* EXERCISE DESCRIPTION:
Take the entries below and print, exactly, the stretch from the line containing "max_slew_margin = 0.644" through the line containing "GPL_ROUTABILITY_DRIVEN = 0", both included.

- - - - - - -

==> try-lagoon: inputs <==
// SequentialNonrestoringDivider128Bit
module SequentialNonrestoringDivider128Bit(
    input [127:0] dividend_q,
    input [127:0] divisor_m,
    input clk,
	 input reset_n,
    output [127:0] quotient,
	 output [127:0] remainder,
	 output done
    );
clock: 3.54 ns
lec_check: 0
abc_area: 1
cap_margin: 30
core_margin: 2
core_utilization: 70
cts_cluster_diameter: 103
place_density_lb_addon: 0.29
slew_margin: 20
run.sh (not shown) runs the stock make flow with config.mk's settings and CLKGATE_MAP_FILE=.
==> try-maple: changes against try-lagoon <==
ABC_AREA = unset   (was 1)
CAP_MARGIN = 20   (was 30)
CORE_UTILIZATION = 66   (was 70)
CTS_CLUSTER_DIAMETER = unset   (was 103)
MAX_ROUTING_LAYER = met4   (was unset)
PLACE_DENSITY_LB_ADDON = unset   (was 0.29)
==> flow/constraint.sdc (replaced) <==
create_clock -name core_clock -period 4.44 [get_ports {clk}]
set_input_delay 0.8880 -clock core_clock [delete_from_list [all_inputs] [get_ports {clk}]]
set_output_delay 0.8880 -clock core_clock [all_outputs]
set_load 0.01 [all_outputs]
==> try-violet: changes against try-lagoon <==
ABC_AREA = unset   (was 1)
CAP_MARGIN = 20   (was 30)
CORE_UTILIZATION = 40   (was 70)
CTS_CLUSTER_DIAMETER = unset   (was 103)
PLACE_DENSITY_LB_ADDON = unset   (was 0.29)
==> flow/constraint.sdc (replaced) <==
create_clock -name core_clock -period 5.26 [get_ports {clk}]
set_input_delay 1.0520 -clock core_clock [delete_from_list [all_inputs] [get_ports {clk}]]
set_output_delay 1.0520 -clock core_clock [all_outputs]
set_load 0.01 [all_outputs]
==> results <==
| item | try-violet | try-lagoon | try-maple |
|---|---|---|---|
| Width of the die | 235 µm | 180 µm | 184 µm |
| Net Count, Synth | 2832 | 2928 | 2832 |
| TritonCTS Sinks | 270 | - | 270 |
| Post-synthesis share of cell area spent on and, or, nand and nor gates | 11.8% | 13.4% | 11.8% |
| Chip height | 235 µm | 180 µm | 184 µm |
| Clk Tree Root Cell | clkbuf_16 | - | clkbuf_16 |
| Core area | 52700 µm² | 30400 µm² | 31700 µm² |
| Result of the run | timing/DRC/antenna clean | stopped before the end | stopped before the end |
| Failing step | - | clock tree synthesis | global routing |
| Row cnt | 84 | 64 | 65 |
| Sum of net half-perimeters after detailed placement | 47500 µm | 55100 µm | 49300 µm |
| Seq share, synth | 37.9% | 37.5% | 37.9% |
| Cell area reported after detailed placement | 27200 µm² | 27300 µm² | 27600 µm² |
| Maximum root-to-sink buffer count | 3 | - | 3 |
| Mapped Area | 21400 µm² | 21600 µm² | 21400 µm² |
| Pre-Place Util | 40.6% | 70.9% | 67.3% |
| Yosys stat area | 21400 µm² | 21600 µm² | 21400 µm² |
[flow/design.v]
module APB_Slave#( parameter DWIDTH = 32, AWIDTH = 5)            
(   input                                      PCLK,             
    input                                   PRESETn,             
    input                                     PSELx,             
    input                                   PENABLE,             
    input                        [AWIDTH-1:0] PADDR,             
    input                                    PWRITE,             
    input                       [DWIDTH-1:0] PWDATA,             
    output reg                  [DWIDTH-1:0] PRDATA,             
    output                                   PREADY,             
    output                                   PSLVERR             
);  
    localparam                  [2:0] IDLE   = 3'b000;           
    localparam                  [2:0] READY  = 3'b001;           
    localparam                  [2:0] READ   = 3'b010;           
    localparam                  [2:0] WRITE  = 3'b011;           
    localparam                  [2:0] ERROR  = 3'b100;           
    reg                           [2:0] current_state;           
    reg                           [2:0]    next_state;           
    reg           [DWIDTH-1:0] mem_arr[2**AWIDTH-1:0];           
    wire          [AWIDTH-1:0]           base_address;           
    wire                                   PADDR_VALID;          
always @(posedge PCLK,negedge PRESETn)
    if(!PRESETn)
        current_state <= IDLE;  
    else
        current_state <= next_state;  
always @(*)
begin
    case(current_state)  
        IDLE : 
                next_state <= PSELx? READY:IDLE;  
        READY: 
                next_state <= !PSELx?                IDLE   
                            : !PADDR_VALID?         ERROR  
                            : !PENABLE?             READY  
                            : !PWRITE?              READ
                            :                       WRITE; 
        WRITE: 
                next_state <= !PSELx?                IDLE   
                            : !PENABLE?             READY  
                            :                       WRITE; 
        READ : 
                next_state <= !PSELx?                IDLE   
                            : !PENABLE?             READY  
                            :                       READ;  
        ERROR: 
                next_state <= PSELx&!PADDR_VALID?   ERROR  
                            : PSELx?                READY  
                            :                       IDLE;  
        default:
                next_state <= IDLE;
    endcase
end
always @(posedge PCLK)
begin
    if(current_state==READY && PSELx && PENABLE && PWRITE)
        mem_arr[PADDR] <= PWDATA;
end
always @(*)
begin
    if(current_state==READY && PSELx && PENABLE && !PWRITE)
        PRDATA = mem_arr[PADDR];
    else
        PRDATA = {DWIDTH{1'b0}};
end
    assign base_address[AWIDTH-1:0] = 'b0;
    assign PADDR_VALID = (PADDR>base_address) || (PADDR<(2**AWIDTH-1+base_address));
    assign PREADY= (current_state==READY);
    assign PSLVERR= (current_state==ERROR);
endmodule
[flow/run.sh]
#!/bin/bash
# the make line also repeats each setting of config.mk as NAME=value (left out here)
make -C /OpenROAD-flow-scripts/flow DESIGN_CONFIG=/design/flow/config.mk WORK_HOME=/design/flow/orfs CLKGATE_MAP_FILE= finish
[flow/config.mk]
export PLATFORM = sky130hd
export DESIGN_NAME = APB_Slave
export DESIGN_NICKNAME = APB_Slave
export VERILOG_FILES = /design/flow/design.v
export SDC_FILE = /design/flow/constraint.sdc
export NUM_CORES = 4
export LEC_CHECK = 0
export CAP_MARGIN = 20
export CORE_MARGIN = 2
export CORE_UTILIZATION = 30
export SLEW_MARGIN = 20
[flow/constraint.sdc]
create_clock -name core_clock -period 5.45 [get_ports {PCLK}]
set_input_delay 1.0900 -clock core_clock [delete_from_list [all_inputs] [get_ports {PCLK}]]
set_output_delay 1.0900 -clock core_clock [all_outputs]
set_load 0.01 [all_outputs]
==> impl_metrics.toml, run 1 <==
# implementation run metrics
[outcome]
status = "no timing/DRC/antenna violations"

[global_route]
grt_overflow = 0
grt_pass1_vias = 20600
grt_pass1_wl_um = 144000
grt_max_degree = 53
antenna_found_initial = 9
grt_usage = 0.147

[finish]
fin_nets = 2341
final_util = 0.357
finalInstanceArea_um2 = 46400
areaGrowthSynthToFinish_pct = 18.0

[timing]
finalHoldViolations = 0
finalSetupViolations = 0
period_needed_ns = 5.32
finClkSkew_ns = 0.0170
tightestPinTransition_ns = 1.08
rsz0062_at_grt = "false"
max_freq_mhz = 188
hold_slack_ns = 0.516
max_slew_margin = 0.278
finalSetupTns_ns = 0
slew_violations = 0
finalCritPeriodShare = 0.977
setup_ws_ns = 0.127

[power_and_ir_drop]
maxPowerGroup = "registers"
ir_drop_v = 0.000217
internal-power_uw = 12900
p_leak_uw = 0.0155
pg_clk_uw = 6890
power_density_nw_per_um2 = 350
power_frac_seq = 0.537
clockPowerShare = 0.424
pg_seq_uw = 8710
netSwitchingPower_uw = 3310
swShare = 0.204
combinationalPowerShare = 0.039
comb_power_uw = 638

[critical_path]
crit_start = "PADDR[4]"
cp.depth = 10
crit_fanout = 17
r2r_cells = 5
r2r_slack_ns = 2.17
rr_endpoint = "mem_arr[25][13]"
r2r_start = "current_state[3]"
crit_arrival_ns = 4.23
critPathMaxStageDelay_ns = 0.79
crit_type = "in -> out"
crit_end = "PRDATA[21]"
worstPathRequired_ns = 4.36
cpLargestDelayFamily = "buffers and inverters"
worstPathCellList = "clkdlybuf4s50_1 -> buf_4 -> nand4bb_2 -> buf_12 -> o22ai_1 -> nor4_1 -> buf_4 -> a31oi_1 -> buf_4 -> clkdlybuf4s50_1"
critPathBufInv = 6
slowest_stage = "clkdlybuf4s50_1"
critPathMostFrequentCell = "buf_4"
startpoint_type = "primary input"
worstSetupEndpointType = "output pin"

[die]
core_util_floorplan = 0.303
fp.dieH_um = 366
die_area_um2 = 134000
ioPinCount = 76
fp-row-count = 132
core_um2 = 130000
die_w_um = 366

[detailed_routing]
wl_um = 101000
via_count = 20600
vias_per_cell = 4.99
ant_nets = 0
drc = 0
wl_per_cell_um = 24.5
drt_iter0_drc = 2011
dr.pass1.iters = 5

[placement]
place_congestion = 0.780
pre_cts_slack_ns = 0.127
io_buffers = 75
placed_area_um2 = 43200
dp_hpwl_um = 59400

[clocking]
clockBufferDepth = 3
cts_setup_buffers = 0
clk_pin_slew_ns = 0.06
root_buffer = "clkbuf_16"
cts_max_level = 3
ctsHoldBuffers = 0
cts_tree = "built"
numCtsBuffers = 94
clock_latency_ns = 0.69
cts_sinks = 1029

[logic_synthesis]
mux_share = 0.130
synth_cells = 2130
ys_seq_share = 0.785
ys_sh_adder = 0
synth-async-reset-ratio = 0.00486
simple_gate_share = 0.0218
area_leaders = "edfxtp_1 (78%), mux2i_1 (13%), o22ai_1 (4.0%)"
synth_flop_count = 1029
ys_cells = 2130
fp_nets = 2172
syn_area_per_cell_um2 = 18.5
synth_dominant_cell_count = "edfxtp_1"
yosys-stat-area_um2 = 39300
xor_area_frac = 0
ys_sh_aoi = 0.0462
flop_cell = "edfxtp_1"
edf_count = 1024
yosysTopAreaCell = "edfxtp_1"
synth_area_um2 = 39300
ys_warn_count = 1
synthTopLogicFamily = "multiplexers"
top_cell_area_share = 0.782
netlist_top_cells_count = "edfxtp_1 (1024), mux2i_1 (512), o22ai_1 (254)"
ys_types = 29

[hold_path]
hold_end = "current_state[4]"
holdPathStages = 2
hp-class = "reg -> reg"
hold_path.startpoint = "current_state[4]"

[job]
drv_cap = 0
tool_warnings = 27
routing by layer:
metal  GRT usage  part of all wire
met4      0.0474             0.026
met1       0.189              0.41
met3      0.0350             0.072
met5           0           0.00056
met2       0.244              0.49
metrics by stage:
stage	total power, uW	cells
2_1_floorplan	9210	2130
3_3_place_gp	9510	3945
3_5_place_dp	9530	3945
4_1_cts	16400	4122
5_1_grt	16700	4122
6_report	16200	4123
cell type report:
cell class | instances | area (um2)
repair buffers | 202 | 2000
flip-flops and latches | 1029 | 30900
fillers | 12000 | 83400
clock inverters | 62 | 762
inverters | 2 | 7.51
multi-input cells | 970 | 8090
diodes | 1 | 2.50
well taps | 1742 | 2180
clock buffers | 115 | 2480
what timing repair did:
item                                    4_1_cts  5_1_grt
hold endpoints to repair                      0        0
endpoints found under the setup margin        0        4
gates resized                                 0        4
==> run 2, diff against run 1 <==
ABC_AREA = 1   (was default)
CAP_MARGIN = 0   (was 20)
CORE_UTILIZATION = 72   (was 30)
CTS_CLUSTER_DIAMETER = 357   (was default)
CTS_CLUSTER_SIZE = 15   (was default)
PLACE_DENSITY_LB_ADDON = 0.02   (was default)
SETUP_SLACK_MARGIN = 0.79   (was default)
SLEW_MARGIN = 30   (was 20)
clock period = 3.03 ns   (was 5.45 ns; I/O delays follow)
==> run 2 against run 1 <==
Compared with the run above: the layout now fails its checks (negative setup slack); non-clock buffer count rose by 258; cell count rose by 25%; register-to-register slack got worse by 1.3 ns; critical path depth rose by 3; routed wire length rose by 50%; flip-flop count did not move; via count rose by 69%; worst hold slack got worse by 0.31 ns; largest cell class unchanged; largest power group unchanged.
==> impl_metrics.toml, run 2 <==
# implementation run metrics
[power_and_ir_drop]
maxPowerGroup = "registers"
pg_seq_uw = 15700
power_frac_seq = 0.563
p_leak_uw = 0.0215
swShare = 0.235
pg_clk_uw = 9550
netSwitchingPower_uw = 6530
clockPowerShare = 0.343
power_density_nw_per_um2 = 529
ir_drop_v = 0.000637
comb_power_uw = 2620
internal-power_uw = 21300
combinationalPowerShare = 0.094

[global_route]
grt_pass1_wl_um = 197000
grt_max_degree = 52
grt_overflow = 0
antenna_found_initial = 5
grt_usage = 0.457
grt_pass1_vias = 31700

[finish]
areaGrowthSynthToFinish_pct = 24.0
final_util = 0.907
fin_nets = 4409
nFillCells = 2007

[die]
fp.dieH_um = 247
die_area_um2 = 60800
ioPinCount = 76
core_um2 = 57900
fp-row-count = 88
core_util_floorplan = 0.732
die_w_um = 247

[placement]
pre_cts_slack_ns = -0.576
dp_hpwl_um = 76800
io_buffers = 75
place_congestion = 0.967

[logic_synthesis]
yosysTopAreaCell = "edfxtp_1"
synth_area_um2 = 42400
mux_share = 0
ys_types = 18
synth-async-reset-ratio = 0.00486
synth_cells = 4019
fp_nets = 4061
synth_dominant_cell_count = "nand2_1"
area_leaders = "edfxtp_1 (73%), nand2_1 (23%), buf_2 (1.4%)"
ys_seq_share = 0.729
netlist_top_cells_count = "nand2_1 (2599), edfxtp_1 (1024), buf_2 (119)"
ys_warn_count = 1
syn_area_per_cell_um2 = 10.5
ys_sh_aoi = 0.00416
simple_gate_share = 0.245
synth_flop_count = 1029
top_cell_area_share = 0.726
ys_cells = 4019
edf_count = 1024
ys_sh_adder = 0
flop_cell = "edfxtp_1"
yosys-stat-area_um2 = 42400
xor_area_frac = 0
synthTopLogicFamily = "simple AND/OR/NAND/NOR gates"

[critical_path]
worstPathCellList = "buf_16 -> buf_4 -> buf_6 -> buf_12 -> nand2_1 -> nand2_1 -> nand2_1 -> nand2_2 -> nand2_1 -> nand2_1 -> nor2_2 -> a21oi_2 -> buf_2"
r2r_start = "current_state[3]"
r2r_cells = 8
crit_end = "PRDATA[15]"
rr_endpoint = "mem_arr[22][2]"
cpLargestDelayFamily = "buffers and inverters"
crit_type = "in -> out"
cp.depth = 13
startpoint_type = "primary input"
critPathMaxStageDelay_ns = 0.25
critPathMostFrequentCell = "nand2_1"
critPathBufInv = 5
crit_start = "PADDR[0]"
r2r_slack_ns = 0.83
crit_fanout = 16
worstPathRequired_ns = 2.42
slowest_stage = "a21oi_2"
worstSetupEndpointType = "output pin"
crit_arrival_ns = 2.46

[detailed_routing]
dr_wl_met2_um = 65800
vias_per_cell = 6.75
ant_nets = 0
drc = 0
wl_met3_um = 28800
dr.pass1.iters = 10
wl_per_cell_um = 29.6
via_count = 34700
drt_iter0_drc = 6978
wl_met1_um = 44400
top_layer = "met5"
wl_um = 152000

[job]
tool_warnings = 31
drv_cap = 0

[clocking]
clock_latency_ns = 0.66
clockBufferDepth = 3
cts_tree = "built"
root_buffer = "clkbuf_16"
clk_pin_slew_ns = 0.07
cts_sinks = 1029
cts_max_level = 3
numCtsBuffers = 78

[hold_path]
hp-class = "in -> async"

[outcome]
violatedChecks = "negative setup slack"
status = "finished with violations"

[timing]
finalHoldViolations = 0
max_slew_margin = 0.644
finClkSkew_ns = 0.0306
slew_violations = 0
tightestPinTransition_ns = 0.534
finalSetupTns_ns = -0.0350
hold_slack_ns = 0.204
max_freq_mhz = 326
rsz0062_at_grt = "true"
period_needed_ns = 3.06
setup_ws_ns = -0.0350
finalSetupViolations = 1
finalCritPeriodShare = 1.01
-- run 2: layer usage --
| metal | up-vias | GRT usage |
|---|---|---|
| met5 | - | 0 |
| met4 | 6 | 0.259 |
| met3 | 1089 | 0.136 |
| met2 | 3962 | 0.691 |
| met1 | 15900 | 0.598 |
| li1 | 13800 | - |
-- run 2: what timing repair did --
action | 4_1_cts | 5_1_grt
pin swaps | 69 | 174
gates cloned | 23 | 15
resized | 344 | 346
hold endpoints to repair | 0 | 0
hold buffers | 0 | 0
buffers inserted | 51 | 32
endpoints found under the setup margin | 481 | 608
-- run 2: final cells by class --
cell class | count | area, um2 | share of cell area
multi-input combinational | 2777 | 12200 | 0.231
timing repair inverter | 1 | 8.76 | 0.000167
clock buffer | 87 | 2030 | 0.0386
inverter | 20 | 121 | 0.00231
timing repair buffer | 460 | 6340 | 0.121
clock inverter | 5 | 51.3 | 0.000976
tap | 765 | 957 | 0.0182
antenna | 1 | 2.50 | 0.0000476
sequential | 1029 | 30900 | 0.588
-- run 2: metrics by stage --
stage | std cells | total power (uW) | instance area (um2)
final | 5145 | 27800 | 52600
after detailed placement | 4931 | 17800 | 47100
after global placement | 4931 | 17800 | 47100
after CTS | 5097 | 27100 | 50800
after global routing | 5145 | 28100 | 52600
after floorplan | 4019 | 16900 | 42900
==> run 3, diff against run 2 <==
ABC_AREA = default   (was 1)
CAP_MARGIN = 20   (was 0)
CELL_PAD_IN_SITES_DETAIL_PLACEMENT = 1   (was default)
CORE_MARGIN = 3   (was 2)
CORE_UTILIZATION = 63   (was 72)
CTS_CLUSTER_DIAMETER = 51   (was 357)
CTS_CLUSTER_SIZE = default   (was 15)
GPL_ROUTABILITY_DRIVEN = 0   (was default)
GPL_TIMING_DRIVEN = 1   (was default)
HOLD_SLACK_MARGIN = 0.08   (was default)
MAX_ROUTING_LAYER = met5   (was default)
MIN_ROUTING_LAYER = met2   (was default)
PLACE_DENSITY_LB_ADDON = 0.17   (was 0.02)
SETUP_SLACK_MARGIN = default   (was 0.79)
SLEW_MARGIN = 20   (was 30)
TNS_END_PERCENT = 55   (was default)
clock period = 3.22 ns   (was 3.03 ns; I/O delays follow)
==> run 3 against run 2 <==
Compared with the run above: the flow now stops in clock tree synthesis; synthesized cell count shrank 47%; area after synthesis shrank 7.2%; die size is 7.7% higher.
==> impl_metrics.toml, run 3 <==
# implementation run metrics
[logic_synthesis]
syn_area_per_cell_um2 = 18.5
xor_area_frac = 0
synthTopLogicFamily = "multiplexers"
fp_nets = 2172
mux_share = 0.130
ys_sh_adder = 0
ys_seq_share = 0.785
synth_flop_count = 1029
netlist_top_cells_count = "edfxtp_1 (1024), mux2i_1 (512), o22ai_1 (254)"
flop_cell = "edfxtp_1"
synth-async-reset-ratio = 0.00486
ys_cells = 2130
yosys-stat-area_um2 = 39300
area_leaders = "edfxtp_1 (78%), mux2i_1 (13%), o22ai_1 (4.0%)"
ys_warn_count = 1
yosysTopAreaCell = "edfxtp_1"
synth_cells = 2130
synth_area_um2 = 39300
edf_count = 1024
ys_types = 29
top_cell_area_share = 0.782
ys_sh_aoi = 0.0462
synth_dominant_cell_count = "edfxtp_1"
simple_gate_share = 0.0218

[outcome]
status = "did not finish"
stop_error = "[ERROR DPL-0033] detailed placement checks failed during check placement."
stop_stage = "clock tree synthesis"

[placement]
io_buffers = 75
dp_hpwl_um = 73100
pre_cts_slack_ns = -1.19

[die]
ioPinCount = 76
core_um2 = 61000
fp.dieH_um = 256
core_util_floorplan = 0.644
die_area_um2 = 65500
die_w_um = 256
fp-row-count = 90
## run 3: per-stage QoR
step | area (um2) | cells | TNS, ns
2_1_floorplan | 39400 | 2130 | -151.36
3_5_place_dp | 43900 | 3189 | -28.37
3_3_place_gp | 43900 | 3189 | -25.27
==> run 4, diff against run 3 <==
ABC_AREA = 1   (was default)
CELL_PAD_IN_SITES_DETAIL_PLACEMENT = default   (was 1)
CORE_MARGIN = 2   (was 3)
CORE_UTILIZATION = 72   (was 63)
CTS_CLUSTER_DIAMETER = 227   (was 51)
CTS_CLUSTER_SIZE = 10   (was default)
GPL_ROUTABILITY_DRIVEN = default   (was 0)
GPL_TIMING_DRIVEN = default   (was 1)
HOLD_SLACK_MARGIN = default   (was 0.08)
MAX_ROUTING_LAYER = default   (was met5)
MIN_ROUTING_LAYER = default   (was met2)
PLACE_DENSITY_LB_ADDON = default   (was 0.17)
SETUP_SLACK_MARGIN = 0.56   (was default)
TNS_END_PERCENT = default   (was 55)
clock period = 3.03 ns   (was 3.22 ns; I/O delays follow)
==> run 4 against run 3 <==
Compared with the run above: now fails the layout checks on negative setup slack; synthesized cell count up 89%; die size down 7.1%; area after synthesis up 7.7%.
==> impl_metrics.toml, run 4 <==
# implementation run metrics
[detailed_routing]
dr.pass1.iters = 13
drc = 0
wl_per_cell_um = 32.7
via_count = 37000
ant_nets = 0
wl_um = 171000
dr_wl_met2_um = 70200
top_layer = "met5"
vias_per_cell = 7.09
wl_met1_um = 46900
drt_iter0_drc = 8382
wl_met3_um = 34300

[placement]
place_congestion = 0.966
post-place-cells = 4947
dp_hpwl_um = 73700
io_buffers = 75

[timing]
setup_ws_ns = -0.407
finClkSkew_ns = 0.0424
hold_slack_ns = 0.115
slew_violations = 0
finalCritPeriodShare = 1.13
tightestPinTransition_ns = 0.591
rsz0062_at_grt = "true"
max_slew_margin = 0.606
finalSetupViolations = 8
max_freq_mhz = 291
finalHoldViolations = 0
period_needed_ns = 3.44

[power_and_ir_drop]
pg_seq_uw = 15700
ir_drop_v = 0.000739
comb_power_uw = 2710
p_leak_uw = 0.0222
power_frac_seq = 0.512
netSwitchingPower_uw = 7310
power_uw = 30600
swShare = 0.239
combinationalPowerShare = 0.089
clockPowerShare = 0.400
power_density_nw_per_um2 = 572
pg_clk_uw = 12200
maxPowerGroup = "registers"
internal-power_uw = 23300

[global_route]
grt_usage = 0.471
grt_overflow = 0
grt_max_degree = 53
grt_pass1_vias = 33100
antenna_found_initial = 6
grt_pass1_wl_um = 205000

[job]
drv_cap = 0
tool_warnings = 32

[logic_synthesis]
netlist_top_cells_count = "nand2_1 (2599), edfxtp_1 (1024), buf_2 (119)"
synthTopLogicFamily = "simple AND/OR/NAND/NOR gates"
synth_cells = 4019
mux_share = 0
yosysTopAreaCell = "edfxtp_1"
xor_area_frac = 0
synth_dominant_cell_count = "nand2_1"
ys_types = 18
simple_gate_share = 0.245
top_cell_area_share = 0.726
ys_warn_count = 1
area_leaders = "edfxtp_1 (73%), nand2_1 (23%), buf_2 (1.4%)"
ys_seq_share = 0.729
synth_flop_count = 1029
synth-async-reset-ratio = 0.00486
ys_cells = 4019
fp_nets = 4061
ys_sh_adder = 0
synth_area_um2 = 42400
yosys-stat-area_um2 = 42400
edf_count = 1024
syn_area_per_cell_um2 = 10.5
flop_cell = "edfxtp_1"
ys_sh_aoi = 0.00416

[critical_path]
startpoint_type = "primary input"
crit_fanout = 8
crit_start = "PADDR[0]"
critPathMostFrequentCell = "nand2_1"
worstSetupEndpointType = "output pin"
r2r_slack_ns = 0.76
worstPathRequired_ns = 2.42
crit_arrival_ns = 2.83
critPathMaxStageDelay_ns = 0.49
crit_type = "in -> out"
r2r_cells = 8
cp.depth = 15
slowest_stage = "a21oi_2"
critPathBufInv = 7
r2r_start = "current_state[3]"
crit_end = "PRDATA[16]"
worstPathCellList = "buf_16 -> buf_16 -> buf_12 -> buf_12 -> buf_8 -> nand2_1 -> nand2_1 -> nand2_1 -> nand2_1 -> nand2_1 -> nand2_1 -> nor2_2 -> a21oi_2 -> buf_6 -> buf_6"
rr_endpoint = "mem_arr[0][20]"
cpLargestDelayFamily = "buffers and inverters"

[clocking]
clock_latency_ns = 0.75
cts_max_level = 3
cts_sinks = 1029
cts_tree = "built"
clockBufferDepth = 3
root_buffer = "clkbuf_16"
clk_pin_slew_ns = 0.06
numCtsBuffers = 112

[die]
core_um2 = 57900
fp-row-count = 88
die_area_um2 = 60800
ioPinCount = 76
die_w_um = 247
fp.dieH_um = 247
core_util_floorplan = 0.732

[finish]
areaGrowthSynthToFinish_pct = 26.4
instances_no_fill = 5223
nFillCells = 1727
fin_nets = 4482

[outcome]
status = "finished with violations"
violatedChecks = "negative setup slack"

[hold_path]
hp-class = "in -> async"
==> run 4: metal layers <==
layer / vias up / GRT usage
met3: 1734 / 0.125
met4: 4 / 0.325
met5: - / 0.00735
met2: 4817 / 0.711
li1: 13900 / -
met1: 16600 / 0.604
==> run 4: cell type report <==
cell class              count  area [um2]  share of cell area
diodes                      3        7.51            0.000140
clock buffers             127        2940              0.0550
clock inverters             2        25.0            0.000467
inverters                  20         116             0.00217
multi-input cells        2777       11600               0.218
flip-flops and latches   1029       30900               0.577
well taps                 765         957              0.0179
repair buffers            498        6940               0.130
repair inverters            2        41.3            0.000771
==> run 4: stage by stage <==
stage | cell area (um2) | utilization | TNS [ns] | setup WS [ns]
global placement | 47000 | 0.811 | -15.61 | -0.817
CTS | 51400 | 0.887 | 0 | 0.116
floorplan | 42600 | - | 0 | 0.243
detailed placement | 47000 | 0.811 | -17.34 | -0.879
global route | 53500 | 0.925 | -0.638 | -0.250
finish | 53600 | 0.925 | -0.888 | -0.407
==> run 4: what timing repair did <==
action                     in CTS  in global routing
cloned                         22                 28
hold buffers                    0                  0
resized                       253                335
pin swaps                      30                164
setup endpoints to repair      32                 32
buffers inserted               44                 50
==> run 5, diff against run 4 <==
CELL_PAD_IN_SITES_DETAIL_PLACEMENT = 0   (was default)
CORE_ASPECT_RATIO = 0.9   (was default)
CTS_CLUSTER_DIAMETER = default   (was 227)
CTS_CLUSTER_SIZE = 14   (was 10)
GPL_TIMING_DRIVEN = 1   (was default)
MAX_ROUTING_LAYER = met5   (was default)
PLACE_DENSITY_LB_ADDON = 0.04   (was default)
SETUP_SLACK_MARGIN = 1.0   (was 0.56)
clock period = 3.41 ns   (was 3.03 ns; I/O delays follow)
==> run 5 against run 4 <==
Compared with the run above: the run now finishes clean; largest cell class unchanged; global-route usage shrank 1.1 points; worst hold slack gained 0.10 ns; cell area shrank 0.14%; utilization shrank 0.79 points; worst setup slack gained 0.45 ns; routed wire length shrank 2.7%; first-iteration DRC count shrank 8.8%; non-clock buffer count shrank 72; clock-buffer cell count shrank 7; clock skew shrank 0.0054 ns; sequential power shrank about 10%.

- - - - - - -

* RESULT FOR THIS TASK:
max_slew_margin = 0.644
finClkSkew_ns = 0.0306
slew_violations = 0
tightestPinTransition_ns = 0.534
finalSetupTns_ns = -0.0350
hold_slack_ns = 0.204
max_freq_mhz = 326
rsz0062_at_grt = "true"
period_needed_ns = 3.06
setup_ws_ns = -0.0350
finalSetupViolations = 1
finalCritPeriodShare = 1.01
-- run 2: layer usage --
| metal | up-vias | GRT usage |
|---|---|---|
| met5 | - | 0 |
| met4 | 6 | 0.259 |
| met3 | 1089 | 0.136 |
| met2 | 3962 | 0.691 |
| met1 | 15900 | 0.598 |
| li1 | 13800 | - |
-- run 2: what timing repair did --
action | 4_1_cts | 5_1_grt
pin swaps | 69 | 174
gates cloned | 23 | 15
resized | 344 | 346
hold endpoints to repair | 0 | 0
hold buffers | 0 | 0
buffers inserted | 51 | 32
endpoints found under the setup margin | 481 | 608
-- run 2: final cells by class --
cell class | count | area, um2 | share of cell area
multi-input combinational | 2777 | 12200 | 0.231
timing repair inverter | 1 | 8.76 | 0.000167
clock buffer | 87 | 2030 | 0.0386
inverter | 20 | 121 | 0.00231
timing repair buffer | 460 | 6340 | 0.121
clock inverter | 5 | 51.3 | 0.000976
tap | 765 | 957 | 0.0182
antenna | 1 | 2.50 | 0.0000476
sequential | 1029 | 30900 | 0.588
-- run 2: metrics by stage --
stage | std cells | total power (uW) | instance area (um2)
final | 5145 | 27800 | 52600
after detailed placement | 4931 | 17800 | 47100
after global placement | 4931 | 17800 | 47100
after CTS | 5097 | 27100 | 50800
after global routing | 5145 | 28100 | 52600
after floorplan | 4019 | 16900 | 42900
==> run 3, diff against run 2 <==
ABC_AREA = default   (was 1)
CAP_MARGIN = 20   (was 0)
CELL_PAD_IN_SITES_DETAIL_PLACEMENT = 1   (was default)
CORE_MARGIN = 3   (was 2)
CORE_UTILIZATION = 63   (was 72)
CTS_CLUSTER_DIAMETER = 51   (was 357)
CTS_CLUSTER_SIZE = default   (was 15)
GPL_ROUTABILITY_DRIVEN = 0   (was default)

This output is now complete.